The underlying assumptions are "all else equal". There are many dietary philosophies that structure what is allowed via subjective explanations of controlling cravings, etc. IOW, food choice affects selection, invalidating "all else equal".

Carbs may cause obeisity/wg more per calorie than fiber, but it's important to keep in mind a "dose response" concept.


The point is that restricting food groups ends up restricting calories as a side effect. Cutting out refined sugar means cutting out sugary drinks which is a huge source of “hidden” calories for most people.


Its the carbs that is the problem in my experience. Coconut has very little carbs. Eating low carb diet allow me to loose weight and stay down.


And my mother-in-law lost and keeps off over 100 pounds by restricting random food groups, however she still eats very high carb. And when I say random, I really mean random! There's literally no rhyme or reason to her choices other than she thinks they are "bad."

Same with my vegan+ friend, high carb, 80 pounds kept off for a decade. I say vegan+ because she's vegan plus she has other random restrictions.

Those are the two people I can think of right away because they've been doing their diets for a really, really long time and they always pack their own food everywhere they go. For these long term heavy restrictors, it's absolutely not any reduction in carbs.

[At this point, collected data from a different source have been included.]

**src/rtl/branch_predictor_pkg.sv**
```systemverilog
// rtl/branch_predictor_pkg.sv - shared constants and counter helper for the branch predictor
package bp_pkg;

    localparam int MODE_BIMODAL = 0;
    localparam int MODE_GSHARE  = 1;

    typedef enum logic [1:0] {
        CNT_SNT = 2'b00,
        CNT_WNT = 2'b01,
        CNT_WT  = 2'b10,
        CNT_ST  = 2'b11
    } cnt_e;

    function automatic logic [1:0] sat_next(input logic [1:0] cnt, input logic taken);
        logic [1:0] nxt;
        nxt = cnt;
        if (taken && cnt != CNT_ST) begin
            nxt = cnt + 2'd1;
        end else if (!taken && cnt != CNT_SNT) begin
            nxt = cnt - 2'd1;
        end
        return nxt;
    endfunction

endpackage

```
**src/rtl/branch_predictor_if.sv**
```systemverilog
// rtl/branch_predictor_if.sv - datapath-facing signal bundle of the branch predictor
interface branch_predictor_if #(
    parameter int PC_W   = 32,
    parameter int IDX_W  = 6,
    parameter int PERF_W = 32
);
    logic [PC_W-1:0]   pcF;
    logic              stallD;
    logic              flushD;
    logic              pred_takenD;
    logic [IDX_W-1:0]  pred_idxD;
    logic              upd_en;
    logic [IDX_W-1:0]  upd_idx;
    logic              upd_taken;
    logic              upd_mispred;
    logic [PERF_W-1:0] branch_cnt;
    logic [PERF_W-1:0] mispred_cnt;

    modport master (
        output pcF, stallD, flushD, upd_en, upd_idx, upd_taken, upd_mispred,
        input  pred_takenD, pred_idxD, branch_cnt, mispred_cnt
    );

    modport slave (
        input  pcF, stallD, flushD, upd_en, upd_idx, upd_taken, upd_mispred,
        output pred_takenD, pred_idxD, branch_cnt, mispred_cnt
    );
endinterface

```
**src/rtl/bht_table.sv**
```systemverilog
// rtl/bht_table.sv - 2-bit saturating counter array, async read, sync write
module bht_table
    import bp_pkg::*;
#(
    parameter int         IDX_W    = 6,
    parameter logic [1:0] CNT_INIT = 2'b01
) (
    input  logic             clk,
    input  logic             rst,
    input  logic [IDX_W-1:0] rd_idx,
    output logic [1:0]       rd_cnt,
    input  logic             wr_en,
    input  logic [IDX_W-1:0] wr_idx,
    input  logic             wr_taken
);

    localparam int DEPTH = 1 << IDX_W;

    logic [1:0] cnt_q [DEPTH];
    logic [1:0] cnt_d [DEPTH];

    // Read returns the pre-write value, so a same-cycle lookup sees the old counter.
    assign rd_cnt = cnt_q[rd_idx];

    always_comb begin
        cnt_d = cnt_q;
        if (wr_en) begin
            cnt_d[wr_idx] = sat_next(cnt_q[wr_idx], wr_taken);
        end
    end

    always_ff @(posedge clk) begin
        if (!rst) begin
            for (int i = 0; i < DEPTH; i++) begin
                cnt_q[i] <= CNT_INIT;
            end
        end else begin
            cnt_q <= cnt_d;
        end
    end

endmodule

```
**src/rtl/branch_predictor.sv**
```systemverilog
// rtl/branch_predictor.sv - bimodal/gshare direction predictor with D-stage registers and perf counters
module branch_predictor
    import bp_pkg::*;
#(
    parameter int         PC_W     = 32,
    parameter int         IDX_W    = 6,
    parameter int         HIST_W   = 6,
    parameter int         MODE     = 1,
    parameter logic [1:0] CNT_INIT = 2'b01,
    parameter int         PERF_W   = 32
) (
    input  logic            clk,
    input  logic            rst,
    branch_predictor_if.slave bp
);

    if (HIST_W > IDX_W || HIST_W < 1) begin : g_bad_hist
        $error("branch_predictor: HIST_W must be in 1..IDX_W");
    end

    localparam logic [PERF_W-1:0] PERF_MAX = '1;

    logic [IDX_W-1:0]  pc_idx;
    logic [IDX_W-1:0]  idx_f;
    logic [1:0]        rd_cnt;
    logic [HIST_W-1:0] ghr_q, ghr_d, ghr_shift;
    logic              pred_taken_q, pred_taken_d;
    logic [IDX_W-1:0]  pred_idx_q, pred_idx_d;
    logic [PERF_W-1:0] branch_cnt_q, branch_cnt_d;
    logic [PERF_W-1:0] mispred_cnt_q, mispred_cnt_d;
    logic              unused_pc_bits;

    assign pc_idx         = bp.pcF[IDX_W+1:2];
    assign unused_pc_bits = ^{bp.pcF[PC_W-1:IDX_W+2], bp.pcF[1:0]};

    // History sits in the low index bits; upper bits come straight from the PC.
    assign idx_f = (MODE == MODE_GSHARE) ? (pc_idx ^ IDX_W'(ghr_q)) : pc_idx;

    if (HIST_W == 1) begin : g_hist1
        assign ghr_shift = bp.upd_taken;
    end else begin : g_histn
        assign ghr_shift = {ghr_q[HIST_W-2:0], bp.upd_taken};
    end

    bht_table #(
        .IDX_W   (IDX_W),
        .CNT_INIT(CNT_INIT)
    ) u_bht (
        .clk     (clk),
        .rst     (rst),
        .rd_idx  (idx_f),
        .rd_cnt  (rd_cnt),
        .wr_en   (bp.upd_en),
        .wr_idx  (bp.upd_idx),
        .wr_taken(bp.upd_taken)
    );

    always_comb begin
        pred_taken_d = pred_taken_q;
        pred_idx_d   = pred_idx_q;
        if (bp.flushD) begin
            pred_taken_d = 1'b0;
            pred_idx_d   = '0;
        end else if (!bp.stallD) begin
            pred_taken_d = rd_cnt[1];
            pred_idx_d   = idx_f;
        end
    end

    always_comb begin
        ghr_d         = ghr_q;
        branch_cnt_d  = branch_cnt_q;
        mispred_cnt_d = mispred_cnt_q;
        if (bp.upd_en) begin
            ghr_d = ghr_shift;
            if (branch_cnt_q != PERF_MAX) begin
                branch_cnt_d = branch_cnt_q + 1'b1;
            end
            if (bp.upd_mispred && mispred_cnt_q != PERF_MAX) begin
                mispred_cnt_d = mispred_cnt_q + 1'b1;
            end
        end
    end

    always_ff @(posedge clk) begin
        if (!rst) begin
            pred_taken_q  <= 1'b0;
            pred_idx_q    <= '0;
            ghr_q         <= '0;
            branch_cnt_q  <= '0;
            mispred_cnt_q <= '0;
        end else begin
            pred_taken_q  <= pred_taken_d;
            pred_idx_q    <= pred_idx_d;
            ghr_q         <= ghr_d;
            branch_cnt_q  <= branch_cnt_d;
            mispred_cnt_q <= mispred_cnt_d;
        end
    end

    assign bp.pred_takenD = pred_taken_q;
    assign bp.pred_idxD   = pred_idx_q;
    assign bp.branch_cnt  = branch_cnt_q;
    assign bp.mispred_cnt = mispred_cnt_q;

endmodule

```
**src/flat_wrapper.sv**
```systemverilog
// flat-port wrapper written by rule: the top's interface ports become plain ports
module branch_predictor_flat import bp_pkg::*;
#(
    parameter int         PC_W     = 32,
    parameter int         IDX_W    = 6,
    parameter int         HIST_W   = 6,
    parameter int         MODE     = 1,
    parameter logic [1:0] CNT_INIT = 2'b01,
    parameter int         PERF_W   = 32
)
  (clk, rst, bp_pcF, bp_stallD, bp_flushD, bp_upd_en, bp_upd_idx, bp_upd_taken, bp_upd_mispred, bp_pred_takenD, bp_pred_idxD, bp_branch_cnt, bp_mispred_cnt);
  branch_predictor_if #(.PC_W(PC_W), .IDX_W(IDX_W), .PERF_W(PERF_W)) bp_i ();
  input  logic clk;
  input  logic rst;
  input wire logic [$bits(bp_i.pcF)-1:0] bp_pcF;
  input wire logic [$bits(bp_i.stallD)-1:0] bp_stallD;
  input wire logic [$bits(bp_i.flushD)-1:0] bp_flushD;
  input wire logic [$bits(bp_i.upd_en)-1:0] bp_upd_en;
  input wire logic [$bits(bp_i.upd_idx)-1:0] bp_upd_idx;
  input wire logic [$bits(bp_i.upd_taken)-1:0] bp_upd_taken;
  input wire logic [$bits(bp_i.upd_mispred)-1:0] bp_upd_mispred;
  output wire logic [$bits(bp_i.pred_takenD)-1:0] bp_pred_takenD;
  output wire logic [$bits(bp_i.pred_idxD)-1:0] bp_pred_idxD;
  output wire logic [$bits(bp_i.branch_cnt)-1:0] bp_branch_cnt;
  output wire logic [$bits(bp_i.mispred_cnt)-1:0] bp_mispred_cnt;
  assign bp_i.pcF = bp_pcF;
  assign bp_i.stallD = bp_stallD;
  assign bp_i.flushD = bp_flushD;
  assign bp_i.upd_en = bp_upd_en;
  assign bp_i.upd_idx = bp_upd_idx;
  assign bp_i.upd_taken = bp_upd_taken;
  assign bp_i.upd_mispred = bp_upd_mispred;
  assign bp_pred_takenD = bp_i.pred_takenD;
  assign bp_pred_idxD = bp_i.pred_idxD;
  assign bp_branch_cnt = bp_i.branch_cnt;
  assign bp_mispred_cnt = bp_i.mispred_cnt;
  branch_predictor #(.PC_W(PC_W), .IDX_W(IDX_W), .HIST_W(HIST_W), .MODE(MODE), .CNT_INIT(CNT_INIT), .PERF_W(PERF_W)) u_core (.clk(clk), .rst(rst), .bp(bp_i));
endmodule
```
**config.mk**
```make
export PLATFORM = sky130hd
export DESIGN_NAME = branch_predictor_flat
export DESIGN_NICKNAME = d
export VERILOG_FILES = /design/src/rtl/branch_predictor_pkg.sv /design/src/rtl/branch_predictor_if.sv /design/src/rtl/bht_table.sv /design/src/rtl/branch_predictor.sv /design/src/flat_wrapper.sv
export SDC_FILE = /design/constraint.sdc
export NUM_CORES = 1
export LEC_CHECK = 0
export BUFFER_PORTS_ARGS = -buffer_cell sky130_fd_sc_hd__clkbuf_2
export CORE_MARGIN = 5
export CORE_UTILIZATION = 45
export DETAILED_ROUTE_END_ITERATION = 6
export GPL_TIMING_DRIVEN = 0
export PLACE_DENSITY = 0.72
export SLEW_MARGIN = 20
export SYNTH_ARGS = -nofsm -noshare
export SYNTH_HDL_FRONTEND = slang
export SYNTH_SLANG_ARGS = --single-unit
```
**constraint.sdc**
```tcl
create_clock -name clk -period 4.5 [get_ports clk]
set_input_delay 1.125 -clock clk [delete_from_list [all_inputs] [get_ports clk]]
set_output_delay 1.125 -clock clk [all_outputs]
set_load 0.005 [all_outputs]
```
==> parameters.txt <==
Parameter                              Value

Worst setup path
  Critical path startpoint category    input port
  Depth of the most critical reg-to-reg path    12
  Crit Path Category    in2reg
  Worst setup path endpoint    u_core.u_bht.cnt_q[109]
  Slowest CP cell    sky130_fd_sc_hd__a211oi_1
  CP required    4.91 ns
  Critical Path Max Stage Delay    0.39 ns
  Crit path arrival time    around 4.8 ns
  Terminus of the critical flop-to-flop path    u_core.u_bht.cnt_q[109]
  Largest fanout on the critical path    10
  Startpoint of the most critical register-to-register path    u_core.u_bht.cnt_q[78]
  Critical Path Source    bp_upd_idx[1]
  Worst setup slack for register-to-register paths    1.02 ns
  CP Cell Sequence    clkbuf_2, buf_2, buf_2, buf_2, a221oi_1, nor2_1, o21ai_0, o21ai_0, nor4b_4, ha_1, nor2b_1, a211oi_1, o21ai_4, buf_4, clkbuf_1, o21ai_0
  Kind of end point of the critical path    flip-flop

Routing
  DR iter-0 viols    818
  Per-cell routed wire length    19.14 um
  Vias per Instance    a little under 6
  Remaining DRCs    0
  Count of vias placed by the detailed router    9018
  Number of nets still failing antenna checks after routing    0
  Initial DRT Pass Iterations    6
  Wire length after detailed routing    29650 um

Placement
  Worst-case setup slack after placement    -1.194 ns
  Routability congestion estimate from global placement    0.9762
  Total placed cells including tap cells    1504
  Number of input and output port buffers inserted    86
  Detailed placer's ending HPWL    around 21000 um

Global route
  Global-route wire length before repair    around 46000 um
  Total global routing overflow    0
  Maximum number of pins on one net before global-route repair    15
  Antenna violations before repair    0
  Total global-route track usage    between 20% and 30%
  Vias in the first global route    between 8000 and 9000

Clocking
  Worst-skew pair later-pin latency    0.51 ns
  Number of buffers inserted for hold repair after clock tree synthesis    0
  Clock Sinks    205
  Clock slew seen by the registers of the worst setup and hold paths    0.06 ns
  CTS HTree Levels    1
  Clock root cell    sky130_fd_sc_hd__clkbuf_16
  CTS Buffer Depth    3
  Clock tree from TritonCTS    yes
  Number of buffers added by the clock tree synthesis step    23

Power and ir drop
  Logic pwr share    between 10% and 20%
  Switching power    1081 uW
  Power density of the placed cells    approximately 360 nW/um2
  Leakage power total    between 0.004 and 0.005 uW
  Sw frac    26.16%
  Internal power contribution    approximately 3000 uW
  Clock network fraction of total power    44.4%
  Peak VDD IR    0.2596 mV
  Portion of total power attributed to sequential cells    between 40 and 50%

STA
  Hold violation count in the final report    0
  Final-report setup violation count    0
  Largest clock skew in the final design    0.01773 ns
  Actual transition at the worst max-transition pin    1.230 ns
  Post-route worst setup slack    0.07396 ns
  Number of pins with negative max-slew slack in the final report    0
  Timing-limited maximum frequency    between 0.2 and 0.25 GHz
  Normalized max-slew margin    17.72%
  Final worst path period share    98.36%
  Time the final worst path needs with I/O delays and setup    4.426 ns
  Final hold slack    0.4756 ns

Layout
  Nets@finish    1304
  Number of antenna repair diodes    0
  Number of standard cells in the layout, taps in and fillers out    between 1500 and 2000
  Synthesis-to-finish area growth    16.67%
  Ratio of cells with drive above 1 in the final layout    15.92%

Logic synthesis
  Number of storage elements in the synthesis netlist    205
  Number of flops mapped to enable cells by yosys    0
  Synth Flop Type    sky130_fd_sc_hd__dfxtp_1
  Post-Syn Area    9864 um2
  Synth unique cells    54
  Post-synth ARST share    0%
  Count of synthesis-stage warnings from yosys    0
  Synthesized area divided by synthesized cell count    around 8.7 um2
  Synth Net Count    1184
  Instance count of the mapped netlist    1135
  Sequential share of the synthesized area    41.60%

Floorplan
  Initial core utilization    approximately 45%
  Number of placement rows    54
  Area inside the core boundary    21690 um2
  Area of the die    24980 um2
  Die Y    158.1 um
  Die Span X    158.1 um
  Top-level port count    116

Min path
  Hold WC Path Type    reg2reg

Run
  Max Cap Violations    0

Outcome
  Outcome    finished clean
[flip-flops by register name, indices dropped and copies added, names as in the netlist]
register               flops
u_core.u_bht.cnt_q       128
u_core.bp.branch_cnt      32
u_core.bp.mispred_cnt     32
u_core.bp.pred_idxD        6
u_core.ghr_q               6
u_core.bp.pred_takenD      1
[what timing repair did]
item / in CTS / in global routing
endpoints found under the setup margin: 128 / 48
buffers inserted: 4 / 2
hold endpoints to repair: 0 / 0
pin swaps: 1 / 1
resized for setup: 5 / 4
[cells in the mapped netlist, drive strengths merged (4+ instances only)]
cell type | n | area (um2)
dfxtp | 205 | 4104
nand2 | 198 | 743.2
nand3 | 94 | 470.5
o21ai | 87 | 435.4
o211ai | 67 | 603.1
and2 | 51 | 319.1
clkbuf | 44 | 165.2
mux2i | 43 | 430.4
xnor2 | 38 | 332.8
nor2 | 32 | 120.1
a21oi | 26 | 130.1
xor2 | 24 | 229.0
nor2b | 23 | 143.9
buf | 21 | 155.1
nand4 | 14 | 87.58
a221oi | 13 | 113.9
a21boi | 12 | 90.09
inv | 12 | 45.04
o22ai | 12 | 75.07
mux2 | 11 | 123.9
nor4 | 11 | 68.82
or3 | 11 | 68.82
and3 | 10 | 62.56
and4 | 10 | 87.58
nor3 | 10 | 50.05
mux4 | 9 | 202.7
a22oi | 6 | 45.04
nand2b | 6 | 37.54
ha | 4 | 50.05
nor3b | 4 | 30.03
o221ai | 4 | 35.03
[worst min path at each step]
stage	slack [ns]	end	start	cells past startpoint
2_1_floorplan	0.44	u_core.u_bht.cnt_q[2]	u_core.u_bht.cnt_q[2]	2
3_3_place_gp	0.45	u_core.u_bht.cnt_q[2]	u_core.u_bht.cnt_q[2]	2
5_1_grt	0.50	u_core.u_bht.cnt_q[0]	u_core.u_bht.cnt_q[0]	2
3_5_place_dp	0.46	u_core.u_bht.cnt_q[28]	u_core.u_bht.cnt_q[28]	2
4_1_cts	0.48	u_core.u_bht.cnt_q[28]	u_core.u_bht.cnt_q[28]	2
6_report	0.48	u_core.u_bht.cnt_q[28]	u_core.u_bht.cnt_q[28]	2
[placed cells by master (no fill, tap or decap), types with 12 or more instances in the layout]
master | Yosys | layout
sky130_fd_sc_hd__nand2_1 | 198 | 198
sky130_fd_sc_hd__dfxtp_1 | 205 | 205
sky130_fd_sc_hd__nand4_1 | 14 | 14
sky130_fd_sc_hd__o211ai_2 | 20 | 20
sky130_fd_sc_hd__o21ai_0 | 86 | 86
sky130_fd_sc_hd__a21oi_1 | 26 | 26
sky130_fd_sc_hd__and2_1 | 50 | 50
sky130_fd_sc_hd__o211ai_1 | 47 | 47
sky130_fd_sc_hd__nor2b_1 | 23 | 23
sky130_fd_sc_hd__xnor2_1 | 38 | 38
sky130_fd_sc_hd__a221oi_1 | 13 | 13
sky130_fd_sc_hd__clkbuf_16 | 0 | 23
sky130_fd_sc_hd__a21boi_0 | 12 | 12
sky130_fd_sc_hd__inv_1 | 12 | 12
sky130_fd_sc_hd__clkbuf_2 | 0 | 90
sky130_fd_sc_hd__nand3_1 | 94 | 94
sky130_fd_sc_hd__xor2_1 | 23 | 23
sky130_fd_sc_hd__clkbuf_1 | 44 | 43
sky130_fd_sc_hd__o22ai_1 | 12 | 12
sky130_fd_sc_hd__mux2i_1 | 43 | 43
sky130_fd_sc_hd__nor2_1 | 32 | 32
[per-stage QoR]
stage / setup TNS [ns] / instance area [um2] / power [uW] / utilization (%)
floorplan: 0 / 9864 / 2152 / -
global placement: -105.97 / 10650 / 2291 / 49.08
detailed placement: -113.10 / 10690 / 2294 / 49.27
CTS: 0 / 11470 / 4145 / 52.88
global route: -0.02172 / 11510 / 4269 / 53.06
finish: 0 / 11510 / 4133 / 53.06
[critical path: cells and delay by family]
kind / cells / cell delay, ns
compound gates: 6 / 1.53
simple gates: 3 / 0.58
fa+ha+maj: 1 / 0.30
buf+inv: 6 / 1.27
[power groups by stage]
stage                     sequential [uW]  combinational [uW]  clock (uW)
after floorplan                      1880                 274           0
after global placement               1880                 411           0
after detailed placement             1880                 414           0
after CTS                            1840                 441        1860
after global routing                 1840                 485        1940
final                                1840                 458        1840
[per-layer routing]
metal  track usage, %  up-vias  share of wire (%)
met3            5.167       55                9.4
met5                0        -                  0
met4            6.296        0                2.3
met2            36.26      414                 43
li1                 -     4316                  -
met1            33.19     4233                 45
[area by class of cell]
class                           count  area (um2)
Sequential cell                   205        4104
Fill cell                        1995       10180
Tap cell                          280       350.3
Inverter                           13       48.80
Clock inverter                     11       121.4
Buffer                             65       327.8
Timing Repair Buffer               95       514.2
Multi-Input combinational cell    852        5438
Clock buffer                       28       604.3
[logic make-up after synthesis]
kind of cell,count (synthesis),synth area share (%)
simple gates,482,24.00
compound gates,241,16.78
flops,205,41.60
buf+inv,78,3.742
mux,63,7.674
xor+xnor,62,5.695
fa+ha+maj,4,0.5074
Note: power is estimated with default switching activity, not from simulation.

I also eat carbs I just stay away from them most of the time. That sounds like your mother-in-law if she eats random.


No, absolutely not, I literally said "she still eats very high carb." Her diet does not restrict or limit carbs at all and she eats plenty of them. It's pretty silly to assume everyone's diet is low carb by default.

I believe she eats potatoes at every meal or at least almost every meal and she also eats plenty of white rice. Also fruit juice is on her "good" list. Though she claims she "doesn't eat sugar."

She claims to not eat dairy but she eats yogurt because she thinks it's non-dairy. No, she doesn't have a yogurt exception, she honestly thinks it doesn't contain dairy. I'm not sure what she thinks it is.

There's not many foods she does eat and her diet is the same thing for the most part. I honestly think the key to her diet is all the food I've ever had made by her has been bland and unseasoned. If you're eating bland food you aren't prone to overeat.

I think it's absolutely ridiculous and makes no sense but it seems to work for her so I can't judge too harshly.


So are you saying she eat high carb and random or are you saying she eats random? Not sure I understand your point.

Carbs are proven to make most people fatter. There are people with high metabolism who can eat anything but most people cannot eat too many carbs without gaining weight.